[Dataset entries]
Segment Open

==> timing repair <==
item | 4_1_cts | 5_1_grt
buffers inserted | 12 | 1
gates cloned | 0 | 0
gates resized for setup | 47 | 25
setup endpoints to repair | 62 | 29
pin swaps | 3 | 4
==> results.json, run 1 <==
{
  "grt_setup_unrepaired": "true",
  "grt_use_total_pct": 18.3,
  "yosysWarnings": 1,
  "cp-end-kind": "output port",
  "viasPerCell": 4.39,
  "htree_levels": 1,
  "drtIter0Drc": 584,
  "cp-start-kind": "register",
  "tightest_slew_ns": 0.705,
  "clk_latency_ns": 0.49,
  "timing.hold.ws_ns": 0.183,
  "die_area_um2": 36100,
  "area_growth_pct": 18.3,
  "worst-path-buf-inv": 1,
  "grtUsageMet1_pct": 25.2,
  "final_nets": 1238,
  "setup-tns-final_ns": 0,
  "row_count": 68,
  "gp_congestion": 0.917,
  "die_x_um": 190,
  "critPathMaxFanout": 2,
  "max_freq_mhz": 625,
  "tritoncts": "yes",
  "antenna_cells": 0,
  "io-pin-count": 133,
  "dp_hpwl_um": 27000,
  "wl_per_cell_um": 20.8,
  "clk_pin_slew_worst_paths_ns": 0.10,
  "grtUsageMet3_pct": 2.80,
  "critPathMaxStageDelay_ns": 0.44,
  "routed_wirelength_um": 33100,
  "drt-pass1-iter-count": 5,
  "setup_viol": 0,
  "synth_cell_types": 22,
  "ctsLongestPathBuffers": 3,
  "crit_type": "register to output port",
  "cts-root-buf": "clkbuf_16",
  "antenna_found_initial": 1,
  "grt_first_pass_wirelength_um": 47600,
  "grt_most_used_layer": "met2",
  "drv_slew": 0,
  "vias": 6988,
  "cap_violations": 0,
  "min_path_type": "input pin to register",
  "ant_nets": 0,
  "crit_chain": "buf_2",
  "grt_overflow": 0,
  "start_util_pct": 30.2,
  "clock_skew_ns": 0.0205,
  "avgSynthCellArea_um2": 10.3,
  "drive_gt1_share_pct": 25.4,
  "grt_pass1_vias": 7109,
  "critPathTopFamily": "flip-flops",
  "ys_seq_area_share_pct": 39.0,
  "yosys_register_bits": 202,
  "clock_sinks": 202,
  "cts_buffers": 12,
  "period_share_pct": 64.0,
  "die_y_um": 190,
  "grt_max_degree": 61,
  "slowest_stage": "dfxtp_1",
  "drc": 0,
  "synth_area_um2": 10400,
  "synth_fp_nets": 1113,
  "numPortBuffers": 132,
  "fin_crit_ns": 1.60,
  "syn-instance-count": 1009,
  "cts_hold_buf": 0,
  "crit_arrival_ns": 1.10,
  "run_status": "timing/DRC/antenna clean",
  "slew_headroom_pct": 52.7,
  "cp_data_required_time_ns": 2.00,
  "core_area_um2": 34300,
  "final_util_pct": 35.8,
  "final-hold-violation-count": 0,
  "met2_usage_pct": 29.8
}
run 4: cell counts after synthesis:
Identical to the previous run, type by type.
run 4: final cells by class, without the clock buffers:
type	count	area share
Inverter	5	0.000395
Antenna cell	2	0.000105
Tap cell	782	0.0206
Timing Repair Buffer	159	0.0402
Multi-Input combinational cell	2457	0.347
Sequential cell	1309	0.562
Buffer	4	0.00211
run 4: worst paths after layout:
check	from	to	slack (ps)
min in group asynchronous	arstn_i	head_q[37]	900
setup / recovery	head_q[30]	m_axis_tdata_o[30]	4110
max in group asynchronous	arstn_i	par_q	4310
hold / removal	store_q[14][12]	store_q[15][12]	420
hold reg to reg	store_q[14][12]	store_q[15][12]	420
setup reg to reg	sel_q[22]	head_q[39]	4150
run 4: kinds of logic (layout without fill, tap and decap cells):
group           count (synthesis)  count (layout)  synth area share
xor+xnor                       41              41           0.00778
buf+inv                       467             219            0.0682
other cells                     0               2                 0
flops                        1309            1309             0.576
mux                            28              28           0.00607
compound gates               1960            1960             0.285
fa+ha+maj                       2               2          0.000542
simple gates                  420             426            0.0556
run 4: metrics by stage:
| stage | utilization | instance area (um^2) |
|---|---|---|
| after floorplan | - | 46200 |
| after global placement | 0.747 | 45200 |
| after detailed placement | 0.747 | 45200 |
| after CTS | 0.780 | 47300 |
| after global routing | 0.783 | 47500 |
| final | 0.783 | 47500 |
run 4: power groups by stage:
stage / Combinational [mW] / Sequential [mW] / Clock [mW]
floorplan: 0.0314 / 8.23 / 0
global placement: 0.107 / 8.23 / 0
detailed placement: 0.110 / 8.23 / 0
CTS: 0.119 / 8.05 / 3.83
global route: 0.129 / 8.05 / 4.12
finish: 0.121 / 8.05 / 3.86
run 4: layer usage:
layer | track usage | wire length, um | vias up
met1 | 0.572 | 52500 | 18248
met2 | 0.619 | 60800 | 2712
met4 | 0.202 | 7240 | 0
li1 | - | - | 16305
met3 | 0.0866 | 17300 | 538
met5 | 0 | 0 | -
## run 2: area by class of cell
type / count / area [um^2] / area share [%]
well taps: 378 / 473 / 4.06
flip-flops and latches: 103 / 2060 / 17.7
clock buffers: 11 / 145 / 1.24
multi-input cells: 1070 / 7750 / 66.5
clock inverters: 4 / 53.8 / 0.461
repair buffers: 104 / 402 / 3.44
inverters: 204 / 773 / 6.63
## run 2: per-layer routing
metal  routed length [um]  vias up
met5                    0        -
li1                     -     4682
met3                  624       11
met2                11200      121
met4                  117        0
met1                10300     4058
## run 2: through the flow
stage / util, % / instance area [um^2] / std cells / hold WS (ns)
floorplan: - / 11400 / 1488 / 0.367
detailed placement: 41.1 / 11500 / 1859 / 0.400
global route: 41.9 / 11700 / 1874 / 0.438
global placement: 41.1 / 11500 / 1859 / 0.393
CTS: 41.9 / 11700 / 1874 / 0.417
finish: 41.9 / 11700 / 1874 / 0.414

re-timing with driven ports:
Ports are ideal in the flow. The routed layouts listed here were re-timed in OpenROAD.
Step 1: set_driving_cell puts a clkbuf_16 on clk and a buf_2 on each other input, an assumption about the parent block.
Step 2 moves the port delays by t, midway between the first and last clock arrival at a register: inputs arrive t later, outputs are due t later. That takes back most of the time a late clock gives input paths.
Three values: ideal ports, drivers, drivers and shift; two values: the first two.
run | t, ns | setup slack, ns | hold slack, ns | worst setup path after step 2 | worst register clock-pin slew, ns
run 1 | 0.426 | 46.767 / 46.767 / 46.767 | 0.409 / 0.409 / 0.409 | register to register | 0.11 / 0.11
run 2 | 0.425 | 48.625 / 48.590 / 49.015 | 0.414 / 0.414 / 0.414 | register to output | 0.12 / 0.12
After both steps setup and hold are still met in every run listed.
This design comes from an exercise in tuning for small area, a short achievable clock period and few clock cycles per item on the open sky130 flow, not from production work. No activity file was given, so power comes from the tool's default toggle rates.

==> flow/design.v <==
module dot4(input [3:0] a0, input [3:0] b0, input [3:0] a1, input [3:0] b1, output [8:0] y);
    wire pp0_00 = a0[0] & b0[0];
    wire pp0_01 = a0[0] & b0[1];
    wire pp0_02 = a0[0] & b0[2];
    wire pp0_03 = ~a0[0] | ~b0[3];
    wire pp0_10 = a0[1] & b0[0];
    wire pp0_11 = a0[1] & b0[1];
    wire pp0_12 = a0[1] & b0[2];
    wire pp0_13 = ~a0[1] | ~b0[3];
    wire pp0_20 = a0[2] & b0[0];
    wire pp0_21 = a0[2] & b0[1];
    wire pp0_22 = a0[2] & b0[2];
    wire pp0_23 = a0[2] & b0[3];
    wire pp0_23n = ~a0[2] | ~b0[3];
    wire pp0_30 = ~a0[3] | ~b0[0];
    wire pp0_31 = ~a0[3] | ~b0[1];
    wire pp0_32 = ~a0[3] | ~b0[2];
    wire pp0_33 = a0[3] & b0[3];
    wire pp1_00 = a1[0] & b1[0];
    wire pp1_01 = a1[0] & b1[1];
    wire pp1_02 = a1[0] & b1[2];
    wire pp1_03 = ~a1[0] | ~b1[3];
    wire pp1_10 = a1[1] & b1[0];
    wire pp1_11 = a1[1] & b1[1];
    wire pp1_12 = a1[1] & b1[2];
    wire pp1_13 = ~a1[1] | ~b1[3];
    wire pp1_20 = a1[2] & b1[0];
    wire pp1_21 = a1[2] & b1[1];
    wire pp1_22 = a1[2] & b1[2];
    wire pp1_23 = ~a1[2] | ~b1[3];
    wire pp1_30 = ~a1[3] | ~b1[0];
    wire pp1_31 = ~a1[3] | ~b1[1];
    wire pp1_32 = ~a1[3] | ~b1[2];
    wire pp1_33 = a1[3] & b1[3];
    wire s1 = pp0_03 ^ pp0_12 ^ pp0_21;
    wire c2 = (pp0_03 & pp0_12) | (pp0_03 & pp0_21) | (pp0_12 & pp0_21);
    wire s3 = pp0_13 ^ pp0_22;
    wire c4 = pp0_13 & pp0_22;
    wire s5 = pp0_02 ^ pp0_11 ^ pp0_20;
    wire c6 = (pp0_02 & pp0_11) | (pp0_02 & pp0_20) | (pp0_11 & pp0_20);
    wire s7 = s1 ^ pp0_30 ^ pp1_03;
    wire c8 = (s1 & pp0_30) | (s1 & pp1_03) | (pp0_30 & pp1_03);
    wire s9 = pp1_12 ^ pp1_21;
    wire c10 = pp1_12 & pp1_21;
    wire s11 = s3 ^ pp0_31 ^ pp1_13;
    wire c12 = (s3 & pp0_31) | (s3 & pp1_13) | (pp0_31 & pp1_13);
    wire s13 = pp1_22 ^ pp1_31 ^ c2;
    wire c14 = (pp1_22 & pp1_31) | (pp1_22 & c2) | (pp1_31 & c2);
    wire s15 = pp0_23 ^ pp0_32 ^ pp1_23;
    wire c16 = (pp0_23 & pp0_32) | (pp0_23 & pp1_23) | (pp0_32 & pp1_23);
    wire s17 = pp1_32 ^ c4;
    wire c18 = pp1_32 & c4;
    wire s19 = pp0_23n ^ pp0_33;
    wire c20 = pp0_23n & pp0_33;
    wire s21 = pp0_01 ^ pp0_10;
    wire c22 = pp0_01 & pp0_10;
    wire s23 = s5 ^ pp1_02 ^ pp1_11;
    wire c24 = (s5 & pp1_02) | (s5 & pp1_11) | (pp1_02 & pp1_11);
    wire s25 = s7 ^ s9 ^ pp1_30;
    wire c26 = (s7 & s9) | (s7 & pp1_30) | (s9 & pp1_30);
    wire s27 = s11 ^ s13 ^ c8;
    wire c28 = (s11 & s13) | (s11 & c8) | (s13 & c8);
    wire s29 = s15 ^ s17 ^ c12;
    wire c30 = (s15 & s17) | (s15 & c12) | (s17 & c12);
    wire s31 = s19 ^ pp1_33 ^ c16;
    wire c32 = (s19 & pp1_33) | (s19 & c16) | (pp1_33 & c16);
    wire s33 = s21 ^ pp1_01;
    wire c34 = s21 & pp1_01;
    wire s35 = s23 ^ pp1_20 ^ c22;
    wire c36 = (s23 & pp1_20) | (s23 & c22) | (pp1_20 & c22);
    wire s37 = s25 ^ c6 ^ c24;
    wire c38 = (s25 & c6) | (s25 & c24) | (c6 & c24);
    wire s39 = s27 ^ c10 ^ c26;
    wire c40 = (s27 & c10) | (s27 & c26) | (c10 & c26);
    wire s41 = s29 ^ c14 ^ c28;
    wire c42 = (s29 & c14) | (s29 & c28) | (c14 & c28);
    wire s43 = s31 ^ c18 ^ c30;
    wire c44 = (s31 & c18) | (s31 & c30) | (c18 & c30);
    wire s45 = c20 ^ c32;
    wire c46 = c20 & c32;
    wire g0 = pp0_00 & pp1_00;
    wire p0 = pp0_00 | pp1_00;
    wire x0 = pp0_00 ^ pp1_00;
    wire g1 = s33 & pp1_10;
    wire p1 = s33 | pp1_10;
    wire x1 = s33 ^ pp1_10;
    wire g2 = s35 & c34;
    wire p2 = s35 | c34;
    wire x2 = s35 ^ c34;
    wire g3 = s37 & c36;
    wire p3 = s37 | c36;
    wire x3 = s37 ^ c36;
    wire g4 = s39 & c38;
    wire p4 = s39 | c38;
    wire x4 = s39 ^ c38;
    wire g5 = s41 & c40;
    wire p5 = s41 | c40;
    wire x5 = s41 ^ c40;
    wire g6 = s43 & c42;
    wire p6 = s43 | c42;
    wire x6 = s43 ^ c42;
    wire g7 = s45 & c44;
    wire p7 = s45 | c44;
    wire x7 = s45 ^ c44;
    wire k1 = g0 | (p0 & 1'b0);
    wire k2 = g1 | (p1 & k1);
    wire k3 = g2 | (p2 & k2);
    wire k4 = g3 | (p3 & k3);
    wire k5 = g4 | (p4 & k4);
    wire k6 = g5 | (p5 & k5);
    wire k7 = g6 | (p6 & k6);
    wire k8 = g7 | (p7 & k7);
    assign y = {(~(c46 ^ k8)), (x7 ^ k7), (x6 ^ k6), (x5 ^ k5), (x4 ^ k4), (x3 ^ k3), (x2 ^ k2), (x1 ^ k1), (x0)};
endmodule
Background: an optimization exercise with open tools, aiming at small area. Do not read the settings as production practice. RTL that was checked went through simulation tests only; none was proved equivalent to the original. Power is estimated from default activity; no workload was simulated.

==> 01-03: inputs <==
// SR_full_top
module SR_full_top(input [13:0] ini,
                   input [13:0] inq,
                   input clk,
                   input reset,
                   input start,
                   output [9:0] out0,
                   output [9:0] out1,
                   output [3:0] classification_result,
                   output [23:0] regression_result,
                   output done,
                   output frame_end
    );
clock: 10.0 ns
lec_check: 0
cap_margin: 20
core_margin: 2
core_utilization: 55
cts_buf_list: sky130_fd_sc_hd__clkbuf_8
cts_cluster_diameter: 100
cts_cluster_size: 15
place_density: 0.65
slew_margin: 20
standard.sh (not shown) runs the stock make flow with config.mk's settings and CLKGATE_MAP_FILE= SYNTH_SCRIPT=/design/flow/synth_recipe.tcl, a recipe that flattens the netlist after the stock synthesis.
==> flow/flow/run.sh <==
#!/bin/bash
# The standard layout (the standard.sh, all steps), except that the
# input and output ports are buffered with the smallest buffer cell.
export BUFFER_PORTS_ARGS="-buffer_cell sky130_fd_sc_hd__buf_1"
bash standard.sh > standard.log 2>&1
==> 02-04: changes against 01-03 <==
--- a/flow/design.v
+++ b/flow/design.v
@@ -229,15 +229,15 @@
             if (REGB[i-1]) begin : sr
                 assign xa[i] = xq[i-1]; assign ra[i] = rq[i-1]; assign da[i] = dq[i-1];
             end else begin : sc
                 assign xa[i] = xb[i-1]; assign ra[i] = rb[i-1]; assign da[i] = db[i-1];
             end
             assign ma[i] = ~(da[i][NST-1-i] ^ da[i][NST-i]);
         end
-        cordic_iter #(.S(i+1), .FAST(1), .CSEL(i <= 2)) u_it(.x(xa[i]), .r(ra[i]), .m(ma[i]), .neg(da[i][NST-1-i]),
+        cordic_iter #(.S(i+1), .FAST(1), .CSEL(i <= 2), .CSX(i == 1)) u_it(.x(xa[i]), .r(ra[i]), .m(ma[i]), .neg(da[i][NST-1-i]),
                                     .xo(xb[i]), .ro(rb[i]), .nego(gb[i]));
         if (i < NST-1) begin : dn
             assign db[i] = da[i] | ({{(NST+1){1'b0}}, gb[i]} << (NST-2-i));
             if (REGB[i]) begin : rg
                 always @(posedge i_clk) begin
                     xq[i] <= xb[i];
                     rq[i] <= rb[i];
@@ -548,38 +548,62 @@
     wire pg114 = (((~f[13] & ~f[12]) | (f[13] & ~f[12])) & pg90) | (pg112 & (((~f[13] & ~f[12]) | (f[13] & ~f[12])) ^ pg90));
     wire pg115 = ((~f[13] & ~f[12]) | (f[13] & f[12])) ^ pg114;
     wire pg116 = ((~f[13] & ~f[12]) | (f[13] & f[12])) & pg114;
     wire pg117 = ((~f[13] & ~f[12]) | (~f[13] & f[12])) ^ pg116;
     wire pg118 = ((~f[13] & ~f[12]) | (~f[13] & f[12])) & pg116;
     assign o_phase = {pg117, pg115, pg113, pg111, pg109, pg107, pg105, pg103, pg101, pg99};
 endmodule
-module cordic_iter #(parameter S = 1, parameter FAST = 0, parameter CSEL = 0) (
+module cordic_iter #(parameter S = 1, parameter FAST = 0, parameter CSEL = 0, parameter CSX = 0) (
     input  wire [14:0] x,
     input  wire [13:0] r,
     input  wire        m,
     input  wire        neg,
     output wire [14:0] xo,
     output wire [13:0] ro,
     output wire        nego
 );
     localparam LB = 14 - S;           
     genvar j;
     wire [13:0] un = ~(r ^ {14{m}});
     wire [13:0] u = ~un;
     wire [15:0] cx;
     assign cx[0] = neg;
-    generate for (j = 0; j < 15; j = j + 1) begin : ax
-        if (j < LB) begin : f
+    if (CSX) begin : xs
+        localparam LH = LB / 2;
+        wire [15:0] e0, e1;
+        wire [14:0] y0, y1;
+        for (j = 0; j < LH; j = j + 1) begin : f
             assign xo[j] = x[j] ^ u[j+S] ^ cx[j];
             assign cx[j+1] = (x[j] & u[j+S]) | (cx[j] & (x[j] ^ u[j+S]));
-        end else begin : h
+        end
+        assign e0[LH] = 1'b0;
+        assign e1[LH] = 1'b1;
+        for (j = LH; j < LB; j = j + 1) begin : g
+            assign y0[j] = x[j] ^ u[j+S] ^ e0[j];
+            assign e0[j+1] = (x[j] & u[j+S]) | (e0[j] & (x[j] ^ u[j+S]));
+            assign y1[j] = x[j] ^ u[j+S] ^ e1[j];
+            assign e1[j+1] = (x[j] & u[j+S]) | (e1[j] & (x[j] ^ u[j+S]));
+            assign xo[j] = cx[LH] ? y1[j] : y0[j];
+        end
+        assign cx[LB] = cx[LH] ? e1[LB] : e0[LB];
+        for (j = LB; j < 15; j = j + 1) begin : h
             assign xo[j] = x[j] ^ cx[j];
             assign cx[j+1] = x[j] & cx[j];
         end
-    end endgenerate
+    end else begin : xr
+        for (j = 0; j < 15; j = j + 1) begin : ax
+            if (j < LB) begin : f
+                assign xo[j] = x[j] ^ u[j+S] ^ cx[j];
+                assign cx[j+1] = (x[j] & u[j+S]) | (cx[j] & (x[j] ^ u[j+S]));
+            end else begin : h
+                assign xo[j] = x[j] ^ cx[j];
+                assign cx[j+1] = x[j] & cx[j];
+            end
+        end
+    end
     wire [14:0] ub = {1'b1, un};
     wire k = x[14];
     wire [15:0] cy;
     wire [14:0] d;
     assign cy[0] = 1'b0;
     if (CSEL) begin : cs
         localparam LH = LB / 2;
==> results.txt <==
Cell area is about the same in 02-04 and 01-03.
Of 02-04 and 01-03, 01-03 has the higher worst hold slack (gap 0.0066 ns).
Die area is about the same in 02-04 and 01-03.
Core utilization is about the same in 02-04 and 01-03.
Final cell count: 02-04 is smaller than 01-03 (about 0.5%).
In sequential power, 02-04 and 01-03 hardly differ.
Between 02-04 and 01-03, the lower routed wire length is in 01-03 (gap about 0.9%, measured against 01-03).
Of 01-03 and 02-04, 02-04 has the higher count of clock-buffer cells in the layout (gap 4).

Segment Closed

■ **WHAT YOU NEED TO DO**
Please return the lines above that run from the line containing "detailed placement: 41.1" to the line containing "run 2 | 0.425", inclusive, exactly and with no other lines.

■ **ANSWER BOX**
detailed placement: 41.1 / 11500 / 1859 / 0.400
global route: 41.9 / 11700 / 1874 / 0.438
global placement: 41.1 / 11500 / 1859 / 0.393
CTS: 41.9 / 11700 / 1874 / 0.417
finish: 41.9 / 11700 / 1874 / 0.414

re-timing with driven ports:
Ports are ideal in the flow. The routed layouts listed here were re-timed in OpenROAD.
Step 1: set_driving_cell puts a clkbuf_16 on clk and a buf_2 on each other input, an assumption about the parent block.
Step 2 moves the port delays by t, midway between the first and last clock arrival at a register: inputs arrive t later, outputs are due t later. That takes back most of the time a late clock gives input paths.
Three values: ideal ports, drivers, drivers and shift; two values: the first two.
run | t, ns | setup slack, ns | hold slack, ns | worst setup path after step 2 | worst register clock-pin slew, ns
run 1 | 0.426 | 46.767 / 46.767 / 46.767 | 0.409 / 0.409 / 0.409 | register to register | 0.11 / 0.11
run 2 | 0.425 | 48.625 / 48.590 / 49.015 | 0.414 / 0.414 / 0.414 | register to output | 0.12 / 0.12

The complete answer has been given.